Researchers have published Timer-S1, a Mixture-of-Experts (MoE) time series foundation model designed to overcome scalability limitations in existing pre-trained time series systems. The model contains 8.3 billion total parameters with 750 million activated parameters per token and supports a context length of 11.5K tokens.

Architecture and Training Approach

Timer-S1 employs a novel "Serial Scaling" strategy across three dimensions: model architecture, dataset, and training pipeline. The architecture integrates sparse TimeMoE blocks with generic TimeSTP (Serial-Token Prediction) blocks, which the researchers position as a more appropriate training objective for time series forecasting than standard next-token prediction.

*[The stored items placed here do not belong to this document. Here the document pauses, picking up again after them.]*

**src/color_lut_3d_diagonal_interp_core_macros.svh**
```systemverilog
// assertion macros for the 3d lut color grading core
`ifndef COLOR_LUT_3D_DIAGONAL_INTERP_CORE_MACROS_SVH
`define COLOR_LUT_3D_DIAGONAL_INTERP_CORE_MACROS_SVH
`ifndef SYNTHESIS
// property checked on every rising clk_i edge outside reset
`define CLUT3D_ASSERT(lbl, prop) \
  lbl: assert property (@(posedge clk_i) disable iff (!rst_ni) prop) \
    else $error("clut3d assertion failed");
// condition that must never be seen outside reset
`define CLUT3D_ASSERT_NEVER(lbl, cond) \
  lbl: assert property (@(posedge clk_i) disable iff (!rst_ni) !(cond)) \
    else $error("clut3d forbidden condition seen");
`else
`define CLUT3D_ASSERT(lbl, prop)
`define CLUT3D_ASSERT_NEVER(lbl, cond)
`endif
`endif

```
**src/clut3d_pkg.sv**
```systemverilog
// shared constants, types and helper functions of the 3d lut color grading core
package clut3d_pkg;

  localparam int GRID_SIZE           = 32;
  localparam int ENTRY_FRACTION_BITS = 12;

  localparam int PIX_W       = 8;
  localparam int ENTRY_W     = 13;
  localparam int INDEX_W     = 15;
  localparam int CELL_SHIFT  = 3;
  localparam int CELL_W      = $clog2(GRID_SIZE);
  localparam int TABLE_DEPTH = GRID_SIZE * GRID_SIZE * GRID_SIZE;
  localparam int ADDR_W      = $clog2(TABLE_DEPTH);
  localparam int WEIGHT_W    = CELL_SHIFT + 1;
  localparam int NUM_W       = ENTRY_W + CELL_SHIFT;
  localparam int SCALE_W     = NUM_W + 8;
  localparam int DIV_SHIFT   = CELL_SHIFT + ENTRY_FRACTION_BITS;
  localparam int TRIPLE_W    = 3 * ENTRY_W;
  localparam int S_DATA_W    = 80;
  localparam int M_DATA_W    = 3 * PIX_W;

  // tdata field offsets on the slave side
  localparam int IDX_LSB   = 0;
  localparam int ENT_LSB   = IDX_LSB + INDEX_W;
  localparam int PIX_LSB   = ENT_LSB + TRIPLE_W;

  typedef enum logic {
    REQ_WRITE = 1'b0,
    REQ_PIXEL = 1'b1
  } req_type_e;

  typedef logic [2:0][PIX_W-1:0]   rgb_t;
  typedef logic [2:0][ENTRY_W-1:0] entry_t;

  typedef struct packed {
    logic              is_pix;
    logic              wr_ok;
    logic              set_loaded;
    logic [ADDR_W-1:0] addr_a;
    logic [ADDR_W-1:0] addr_b;
    entry_t            wdata;
    rgb_t              pixel;
  } front_t;

  typedef struct packed {
    logic   loaded;
    rgb_t   pixel;
    entry_t ent_a;
    entry_t ent_b;
  } mid_t;

  function automatic logic [CELL_W-1:0] cell_of(logic [PIX_W-1:0] v);
    logic [PIX_W-CELL_SHIFT-1:0] raw;
    raw = v[PIX_W-1:CELL_SHIFT];
    // top cell folds onto the last full cell
    if (int'(raw) > GRID_SIZE - 2) begin
      return CELL_W'(GRID_SIZE - 2);
    end
    return CELL_W'(raw);
  endfunction

  function automatic logic [ADDR_W-1:0] addr_of(logic [ADDR_W-1:0] r,
                                                logic [ADDR_W-1:0] g,
                                                logic [ADDR_W-1:0] b);
    return r + ADDR_W'(GRID_SIZE) * (g + ADDR_W'(GRID_SIZE) * b);
  endfunction

endpackage

```
**src/clut3d_blend.sv**
```systemverilog
// blend: weighted sum of both entries, x255, saturate; pixel if not loaded
module clut3d_blend (
  input  logic              clk_i,
  input  logic              rst_ni,
  input  logic              up_valid_i,
  output logic              up_ready_o,
  input  clut3d_pkg::mid_t  up_data_i,
  output logic              dn_valid_o,
  input  logic              dn_ready_i,
  output clut3d_pkg::rgb_t  dn_rgb_o
);
  import clut3d_pkg::*;

  logic                         v2_q;
  logic                         v3_q;
  logic                         adv2;
  logic                         adv3;
  logic                         loaded2_q;
  rgb_t                         pix2_q;
  logic [2:0][NUM_W-1:0]        num2_q;
  logic [2:0][NUM_W-1:0]        num2_d;
  rgb_t                         rgb3_q;
  rgb_t                         rgb3_d;
  logic [2:0][SCALE_W-1:0]      scaled;
  logic [2:0][SCALE_W-1:0]      quot;

  assign adv3       = !v3_q || dn_ready_i;
  assign adv2       = !v2_q || adv3;
  assign up_ready_o = adv2;

  always_comb begin
    for (int k = 0; k < 3; k++) begin
      num2_d[k] = NUM_W'(WEIGHT_W'(1 << CELL_SHIFT)
                         - WEIGHT_W'(up_data_i.pixel[k][CELL_SHIFT-1:0]))
                  * NUM_W'(up_data_i.ent_a[k])
                + NUM_W'(up_data_i.pixel[k][CELL_SHIFT-1:0]) * NUM_W'(up_data_i.ent_b[k]);
    end
  end

  always_comb begin
    for (int k = 0; k < 3; k++) begin
      // times 255 as shift and subtract
      scaled[k] = (SCALE_W'(num2_q[k]) << 8) - SCALE_W'(num2_q[k]);
      quot[k]   = scaled[k] >> DIV_SHIFT;
      if (!loaded2_q) begin
        rgb3_d[k] = pix2_q[k];
      end else if (quot[k] > SCALE_W'(255)) begin
        rgb3_d[k] = '1;
      end else begin
        rgb3_d[k] = quot[k][PIX_W-1:0];
      end
    end
  end

  always_ff @(posedge clk_i or negedge rst_ni) begin
    if (!rst_ni) begin
      v2_q <= 1'b0;
      v3_q <= 1'b0;
    end else begin
      if (adv2) begin
        v2_q <= up_valid_i;
      end
      if (adv3) begin
        v3_q <= v2_q;
      end
    end
  end

  always_ff @(posedge clk_i) begin
    if (adv2 && up_valid_i) begin
      num2_q    <= num2_d;
      loaded2_q <= up_data_i.loaded;
      pix2_q    <= up_data_i.pixel;
    end
    if (adv3 && v2_q) begin
      rgb3_q <= rgb3_d;
    end
  end

  assign dn_valid_o = v3_q;
  assign dn_rgb_o   = rgb3_q;

endmodule

```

The key innovation lies in the Serial-Token Prediction paradigm, which introduces serial computations to improve long-term predictions while avoiding costly rolling-style inference and error accumulation that occurs with conventional next-token prediction approaches.

Dataset and Post-Training

The team curated TimeBench, a training corpus containing one trillion time points. The dataset includes meticulous data augmentation to mitigate predictive bias across different time series domains.

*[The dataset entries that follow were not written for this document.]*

File: config.mk
export PLATFORM = sky130hd
export DESIGN_NAME = clut3d_ram
export DESIGN_NICKNAME = d
export VERILOG_FILES = /design/src/color_lut_3d_diagonal_interp_core_macros.svh /design/src/clut3d_ram.sv
export SDC_FILE = /design/constraint.sdc
export NUM_CORES = 1
export LEC_CHECK = 0
export BUFFER_PORTS_ARGS = -buffer_cell sky130_fd_sc_hd__buf_2
export CAP_MARGIN = 25
export CORE_MARGIN = 3
export CORE_UTILIZATION = 55
export DETAILED_ROUTE_END_ITERATION = 6
export PLACE_DENSITY = 0.76
export SLEW_MARGIN = 20
export SYNTH_ARGS = -nofsm -noshare
export SYNTH_HDL_FRONTEND = slang
export SYNTH_SLANG_ARGS = --single-unit
File: constraint.sdc
create_clock -name clk_i -period 1.8 [get_ports clk_i]
set_input_delay 0.36 -clock clk_i [delete_from_list [all_inputs] [get_ports clk_i]]
set_output_delay 0.36 -clock clk_i [all_outputs]
set_load 0.05 [all_outputs]
File: src/color_lut_3d_diagonal_interp_core_macros.svh
// assertion macros for the 3d lut color grading core
`ifndef COLOR_LUT_3D_DIAGONAL_INTERP_CORE_MACROS_SVH
`define COLOR_LUT_3D_DIAGONAL_INTERP_CORE_MACROS_SVH
`ifndef SYNTHESIS
// property checked on every rising clk_i edge outside reset
`define CLUT3D_ASSERT(lbl, prop) \
  lbl: assert property (@(posedge clk_i) disable iff (!rst_ni) prop) \
    else $error("clut3d assertion failed");
// condition that must never be seen outside reset
`define CLUT3D_ASSERT_NEVER(lbl, cond) \
  lbl: assert property (@(posedge clk_i) disable iff (!rst_ni) !(cond)) \
    else $error("clut3d forbidden condition seen");
`else
`define CLUT3D_ASSERT(lbl, prop)
`define CLUT3D_ASSERT_NEVER(lbl, cond)
`endif
`endif

File: src/clut3d_ram.sv
// generic ram: one write port, two registered read ports
module clut3d_ram #(
  parameter int WIDTH = 8,
  parameter int DEPTH = 16
) (
  input  logic                     clk_i,
  input  logic                     we_i,
  input  logic [$clog2(DEPTH)-1:0] waddr_i,
  input  logic [WIDTH-1:0]         wdata_i,
  input  logic                     re_i,
  input  logic [$clog2(DEPTH)-1:0] raddr_a_i,
  input  logic [$clog2(DEPTH)-1:0] raddr_b_i,
  output logic [WIDTH-1:0]         rdata_a_o,
  output logic [WIDTH-1:0]         rdata_b_o
);

  logic [WIDTH-1:0] mem_q [DEPTH];
  logic [WIDTH-1:0] rdata_a_q;
  logic [WIDTH-1:0] rdata_b_q;

  always_ff @(posedge clk_i) begin
    if (we_i) begin
      mem_q[waddr_i] <= wdata_i;
    end
  end

  always_ff @(posedge clk_i) begin
    if (re_i) begin
      rdata_a_q <= mem_q[raddr_a_i];
      rdata_b_q <= mem_q[raddr_b_i];
    end
  end

  assign rdata_a_o = rdata_a_q;
  assign rdata_b_o = rdata_b_q;

endmodule
File: src/clut3d_front.sv
// input stage: unpacks a beat and computes the two table addresses
module clut3d_front (
  input  logic                       clk_i,
  input  logic                       rst_ni,
  input  logic                       up_valid_i,
  output logic                       up_ready_o,
  input  logic                       up_type_i,
  input  logic [clut3d_pkg::S_DATA_W-1:0] up_data_i,
  output logic                       dn_valid_o,
  input  logic                       dn_ready_i,
  output clut3d_pkg::front_t         dn_data_o
);
  import clut3d_pkg::*;

  logic              v0_q;
  front_t            s0_q;
  front_t            s0_d;
  logic              adv0;
  logic [INDEX_W-1:0] idx;
  rgb_t              pix;
  logic [CELL_W-1:0] cr, cg, cb;
  logic              in_range;

  assign adv0       = !v0_q || dn_ready_i;
  assign up_ready_o = adv0;

  always_comb begin
    idx = up_data_i[IDX_LSB +: INDEX_W];
    pix = rgb_t'(up_data_i[PIX_LSB +: M_DATA_W]);
    cr  = cell_of(pix[0]);
    cg  = cell_of(pix[1]);
    cb  = cell_of(pix[2]);
    in_range = 32'(idx) < 32'(TABLE_DEPTH);

    s0_d.is_pix     = (req_type_e'(up_type_i) == REQ_PIXEL);
    s0_d.wr_ok      = !s0_d.is_pix && in_range;
    s0_d.set_loaded = s0_d.wr_ok && (32'(idx) == 32'(TABLE_DEPTH - 1));
    s0_d.addr_a     = s0_d.is_pix ? addr_of(ADDR_W'(cr), ADDR_W'(cg), ADDR_W'(cb))
                                  : ADDR_W'(idx);
    s0_d.addr_b     = addr_of(ADDR_W'(cr) + ADDR_W'(1), ADDR_W'(cg) + ADDR_W'(1),
                              ADDR_W'(cb) + ADDR_W'(1));
    s0_d.wdata      = entry_t'(up_data_i[ENT_LSB +: TRIPLE_W]);
    s0_d.pixel      = pix;
  end

  always_ff @(posedge clk_i or negedge rst_ni) begin
    if (!rst_ni) begin
      v0_q <= 1'b0;
    end else if (adv0) begin
      v0_q <= up_valid_i;
    end
  end

  always_ff @(posedge clk_i) begin
    if (adv0 && up_valid_i) begin
      s0_q <= s0_d;
    end
  end

  assign dn_valid_o = v0_q;
  assign dn_data_o  = s0_q;

endmodule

The training pipeline incorporates a post-training stage with two components: continued pre-training to enhance short-term performance and long-context extension to optimize for longer time horizons.

Benchmark Performance

Evaluated on the large-scale GIFT-Eval leaderboard, Timer-S1 achieves state-of-the-art forecasting performance. The model attains the best MASE (Mean Absolute Scaled Error) and CRPS (Continuous Ranked Probability Score) scores among all pre-trained models tested.

MASE and CRPS are standard metrics for time series forecasting accuracy. MASE measures forecast error relative to a baseline, while CRPS evaluates probabilistic forecasts by comparing predicted distributions to actual outcomes.

Release and Availability

The researchers state that Timer-S1 will be released to facilitate further research, though specific details regarding code and model availability are not yet disclosed in the abstract.

What This Means

Timer-S1 represents a step forward in scaling time series models to match the parameter counts and architectural sophistication of language models. The combination of sparse MoE architecture and Serial-Token Prediction suggests a different approach is needed for time series than for language modeling—serial nature of forecasting demands different training objectives and inference strategies. If the model is released as stated, it could serve as a foundation for downstream time series applications across finance, energy, climate, and other domains. The billion-scale parameter count and demonstrated SOTA performance indicate that time series modeling has reached the stage where massive pre-trained foundation models are becoming competitive with domain-specific approaches.